# Comparing Particle Combinations from ROOT File

This notebook loads a ROOT file and compares two particle combinations to verify:
1. That the combinations actually use different particles
2. That the calculated invariant masses are different
3. Which specific particles are selected for each combination
4. Why the results might be similar or different

**Example combinations to compare:**
- `IM_2e_1j_2p` (2 electrons, 1 jet, 2 photons)
- `IM_2e_1j` (2 electrons, 1 jet)


In [None]:
import sys
import os
sys.path.insert(0, os.path.abspath('..'))

import numpy as np
import pandas as pd
import matplotlib.pyplot as plt
import awkward as ak
from pathlib import Path

from src.parse_atlas import parser
from src.im_calculator.im_calculator import IMCalculator

%matplotlib inline
plt.style.use('default')


In [None]:
# Configuration
# Example: Compare IM_2e_1j_2p vs IM_2e_1j from the same file
root_files_dir = "/storage/agrp/netalev/data/root_files/"
output_dir = "/storage/agrp/netalev/data/inv_masses/"
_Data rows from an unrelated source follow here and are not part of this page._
[src/design/pcp_pkg.sv]
// Shared constants and types for the point camera projection and crop block.
package pcp_pkg;

  // Fixed field widths of the stream and configuration ports.
  localparam int unsigned CoefW    = 32;
  localparam int unsigned PointW   = 32;
  localparam int unsigned CfgDataW = 64;
  localparam int unsigned CfgIdxW  = 3;
  localparam int unsigned DimRegW  = 13;
  localparam int unsigned PixW     = 12;
  localparam int unsigned InDataW  = 96;
  localparam int unsigned OutDataW = 32;

  // Configuration register indexes.
  typedef enum logic [CfgIdxW-1:0] {
    CFG_ROW0_XY = 3'd0,
    CFG_ROW0_ZT = 3'd1,
    CFG_ROW1_XY = 3'd2,
    CFG_ROW1_ZT = 3'd3,
    CFG_ROW2_XY = 3'd4,
    CFG_ROW2_ZT = 3'd5,
    CFG_WIDTH   = 3'd6,
    CFG_HEIGHT  = 3'd7
  } cfg_idx_e;

endpackage

[src/design/pcp_div.sv]
// Pipelined restoring divider, one quotient bit per stage, with an overflow flag.
module pcp_div import pcp_pkg::*; #(
  parameter int unsigned MAG_W = 50,
  parameter int unsigned QB    = 12
) (
  input  logic             clk_i,
  input  logic             en_i,
  input  logic [MAG_W-1:0] num_i,
  input  logic [MAG_W-1:0] den_i,
  output logic [QB-1:0]    quot_o,
  output logic             ovf_o
);

  localparam int unsigned CmpW = MAG_W + QB;

  logic [MAG_W-1:0] rem_in  [QB];
  logic [MAG_W-1:0] den_in  [QB];
  logic [QB-1:0]    quot_in [QB];
  logic             ovf_in  [QB];
  logic [MAG_W-1:0] rem_q   [QB];
  logic [MAG_W-1:0] den_q   [QB];
  logic [QB-1:0]    quot_q  [QB];
  logic             ovf_q   [QB];

  // The quotient does not fit in QB bits when num >= den * 2^QB.
  assign rem_in[0]  = num_i;
  assign den_in[0]  = den_i;
  assign quot_in[0] = '0;
  assign ovf_in[0]  = CmpW'(num_i) >= (CmpW'(den_i) << QB);

  for (genvar k = 0; k < QB; k++) begin : g_stage
    localparam int unsigned Bit = QB - 1 - k;
    logic [CmpW-1:0] dsh;
    logic            take;

    if (k > 0) begin : g_link
      assign rem_in[k]  = rem_q[k-1];
      assign den_in[k]  = den_q[k-1];
      assign quot_in[k] = quot_q[k-1];
      assign ovf_in[k]  = ovf_q[k-1];
    end

    // Trial subtraction of the shifted divisor for this quotient bit.
    assign dsh  = CmpW'(den_in[k]) << Bit;
    assign take = CmpW'(rem_in[k]) >= dsh;

    always_ff @(posedge clk_i) begin
      if (en_i) begin
        rem_q[k]  <= take ? MAG_W'(CmpW'(rem_in[k]) - dsh) : rem_in[k];
        den_q[k]  <= den_in[k];
        quot_q[k] <= quot_in[k] | (QB'(take) << Bit);
        ovf_q[k]  <= ovf_in[k];
      end
    end
  end

  assign quot_o = quot_q[QB-1];
  assign ovf_o  = ovf_q[QB-1];

endmodule

[config.mk]
export PLATFORM = sky130hd
export DESIGN_NAME = pcp_div
export DESIGN_NICKNAME = d
export VERILOG_FILES = /design/src/design/pcp_pkg.sv /design/src/design/pcp_div.sv
export SDC_FILE = /design/constraint.sdc
export NUM_CORES = 2
export LEC_CHECK = 0
export BUFFER_PORTS_ARGS = -buffer_cell sky130_fd_sc_hd__buf_2
export CORE_MARGIN = 5
export CORE_UTILIZATION = 25
export CTS_BUF_LIST = sky130_fd_sc_hd__clkbuf_2
export DETAILED_ROUTE_END_ITERATION = 8
export GPL_TIMING_DRIVEN = 0
export HOLD_SLACK_MARGIN = 0.12
export SLEW_MARGIN = 20
export SYNTH_ARGS = -nofsm -noshare
export SYNTH_HDL_FRONTEND = slang
export SYNTH_SLANG_ARGS = --single-unit
[constraint.sdc]
create_clock -name clk_i -period 4.5 [get_ports clk_i]
set_input_delay 0.45 -clock clk_i [delete_from_list [all_inputs] [get_ports clk_i]]
set_output_delay 0.45 -clock clk_i [all_outputs]
set_load 0.01 [all_outputs]
==> results.sh <==
export IMPL_status="complete, but fails checks"
export IMPL_violations="negative setup slack"
export IMPL_dr_pass1_iters=5
export IMPL_slew_violations=0
export IMPL_drt_iter0_drc=3165
export IMPL_grt_pass1_wl_um=279000
export IMPL_antenna_found_initial=4
export IMPL_period_needed_ps=4520
export IMPL_grt_use_total=0.117
export IMPL_dp_cells=10500
export IMPL_synth_nets=7316
export IMPL_vias=51800
export IMPL_clk_insertion_delay_late_ps=1680
export IMPL_htree_levels=5
export IMPL_grt_pass1_vias=51700
export IMPL_fmax_ghz=0.221
export IMPL_synth_edf_count=1190
export IMPL_finClkSkew_ps=153
export IMPL_leakagePower_nw=34.3
export IMPL_syn_area_per_cell_um2=10.8
export IMPL_syn_inst=6631
export IMPL_critPathRequiredTime_ps=5860
export IMPL_dp_hpwl_um=137000
export IMPL_cts_sinks=1190
export IMPL_die_area_um2=296000
export IMPL_grt_max_degree=152
export IMPL_period_share=1.00
export IMPL_clockBufferDepth=4
export IMPL_remaining_drc_errors=0
export IMPL_nets=8065
export IMPL_syn2layout_area_growth_pct=16.3
export IMPL_slew_limit_headroom=0.155
export IMPL_max_slew_worst_pin_slew_ps=1260
export IMPL_design_area_um2=83000
export IMPL_io_buffers=114
export IMPL_synth_seq_cells=1190
export IMPL_cap_violations=0
export IMPL_hp_class="reg -> reg"
export IMPL_fin_ws_ps=-18.6
export IMPL_synthTopCellsByCount="edfxtp_1 (1190), inv_1 (667), ha_1 (572)"
export IMPL_wirelength_um=178000
export IMPL_peakVddDrop_mv=0.220
export IMPL_cts_root_buf="clkbuf_2"
export IMPL_yosysMostFrequentCell="edfxtp_1"
export IMPL_die_w_um=544
export IMPL_wl_per_cell_um=15.7
export IMPL_postSynth_asyncResetShare=0
export IMPL_clkTransAtPathRegs_ps=110
export IMPL_yosys_warnings=0
export IMPL_final_antenna_net_count=0
export IMPL_stdcell_count=11300
export IMPL_ys_types=97
export IMPL_finish_utilization=0.292
export IMPL_overflow=0
export IMPL_synth_area_um2=71300
export IMPL_core_rowCount=196
export IMPL_hold_slack_ps=392
export IMPL_core_area_um2=284000
export IMPL_synth_area_leaders="edfxtp_1 (50%), ha_1 (10%), a21oi_1 (3.7%)"
export IMPL_synth_top_flop_cell="edfxtp_1"
export IMPL_cp_max_fo=10
export IMPL_synth_area_leader_cell="edfxtp_1"
export IMPL_synth_seq_area_share=0.501
export IMPL_crit_path_start_kind="input port"
export IMPL_dpl_cell_area_um2=76900
export IMPL_cts_buffers=310
export IMPL_tritoncts="done"
export IMPL_drive_above_1_share=0.122
export IMPL_ios=115
export IMPL_hold_viol=0
export IMPL_start_util=0.251
export IMPL_vias_per_cell=4.57
export IMPL_endpoint_kind="register"
export IMPL_critical_path_arrival_ps=5880
export IMPL_gp_congestion=0.992
export IMPL_synth_top_cell_area_share=0.501
export IMPL_die_h_um=544
export IMPL_critical_path_class="in -> reg"
export IMPL_power_density_nw_per_um2=321
export IMPL_setup_viol=2
==> sequential cells by signal (all words and copies together), names as in the netlist <==
register  count
ovf_q        12
rem_q       550
quot_q       78
den_q       550
==> where the power goes <==
part | leakage, nW | internal, W | switching, W
Combinational | 20.6 | 0.00254 | 0.00346
Clock | 2.03 | 0.00283 | 0.00429
Sequential | 11.7 | 0.0131 | 0.000482
Total | 34.3 | 0.0184 | 0.00824
==> worst max-delay path: stages <==
cell and delay (ps):
dlygate4sd3_1 530, dlygate4sd3_1 540, buf_2 100, dlygate4sd3_1 590, inv_1 80, ha_1 270, clkbuf_1 300, nand4_1 180
nor2_1 270, nand3_1 260, nor4_2 690, nor2_1 140, a21o_2 310, buf_4 230, buf_4 190, nand2_1 60
dlygate4sd3_1 550, o21ai_0 130
==> per-stage QoR <==
step / total power, W / setup WS [ps] / setup TNS (ps)
3_3_place_gp: 0.0198 / -15150 / -
4_1_cts: 0.0270 / 2.85 / 0
3_5_place_dp: 0.0195 / -674 / -128080
6_report: 0.0267 / -18.6 / -19.1
2_1_floorplan: 0.0178 / 710 / 0
5_1_grt: 0.0284 / -69.1 / -197
==> layer usage <==
metal,GRT usage,part of all wire
met5,0,0
met4,0.0763,0.064
met2,0.186,0.44
met1,0.149,0.45
met3,0.0173,0.042
## config.mk

```make
export PLATFORM = sky130hd
export DESIGN_NAME = ochc_ctrl
export DESIGN_NICKNAME = d
export VERILOG_FILES = /design/src/sv/occupancy_cell_hit_counter_assert.svh /design/src/sv/ochc_pkg.sv /design/src/sv/ochc_ctrl.sv
export SDC_FILE = /design/constraint.sdc
export NUM_CORES = 1
export LEC_CHECK = 0
export BUFFER_PORTS_ARGS = -buffer_cell sky130_fd_sc_hd__buf_2
export CAP_MARGIN = 20
export CORE_AREA = 2 2 39 41
export DETAILED_ROUTE_END_ITERATION = 8
export DIE_AREA = 0 0 41 43
export GPL_TIMING_DRIVEN = 0
export SKIP_LAST_GASP = 1
export SYNTH_ARGS = -nofsm -noshare
export SYNTH_HDL_FRONTEND = slang
export SYNTH_SLANG_ARGS = --single-unit
```

## constraint.sdc

```tcl
create_clock -name clk -period 1.5 [get_ports clk]
set_clock_uncertainty 0.2 [all_clocks]
set_input_delay 0.3 -clock clk [delete_from_list [all_inputs] [get_ports clk]]
set_output_delay 0.3 -clock clk [all_outputs]
set_load 0.01 [all_outputs]
```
# Example file and combinations from terminal
base_filename = "2025e-13tev-beta_mc_21c3213e02bc3f7b"
final_state = "2e_2m_1j_2p"

# Combinations to compare
combination1 = {"Electrons": 2, "Jets": 1, "Photons": 2}  # IM_2e_1j_2p
combination2 = {"Electrons": 2, "Jets": 1}  # IM_2e_1j

root_file_path = os.path.join(root_files_dir, f"{base_filename}.root")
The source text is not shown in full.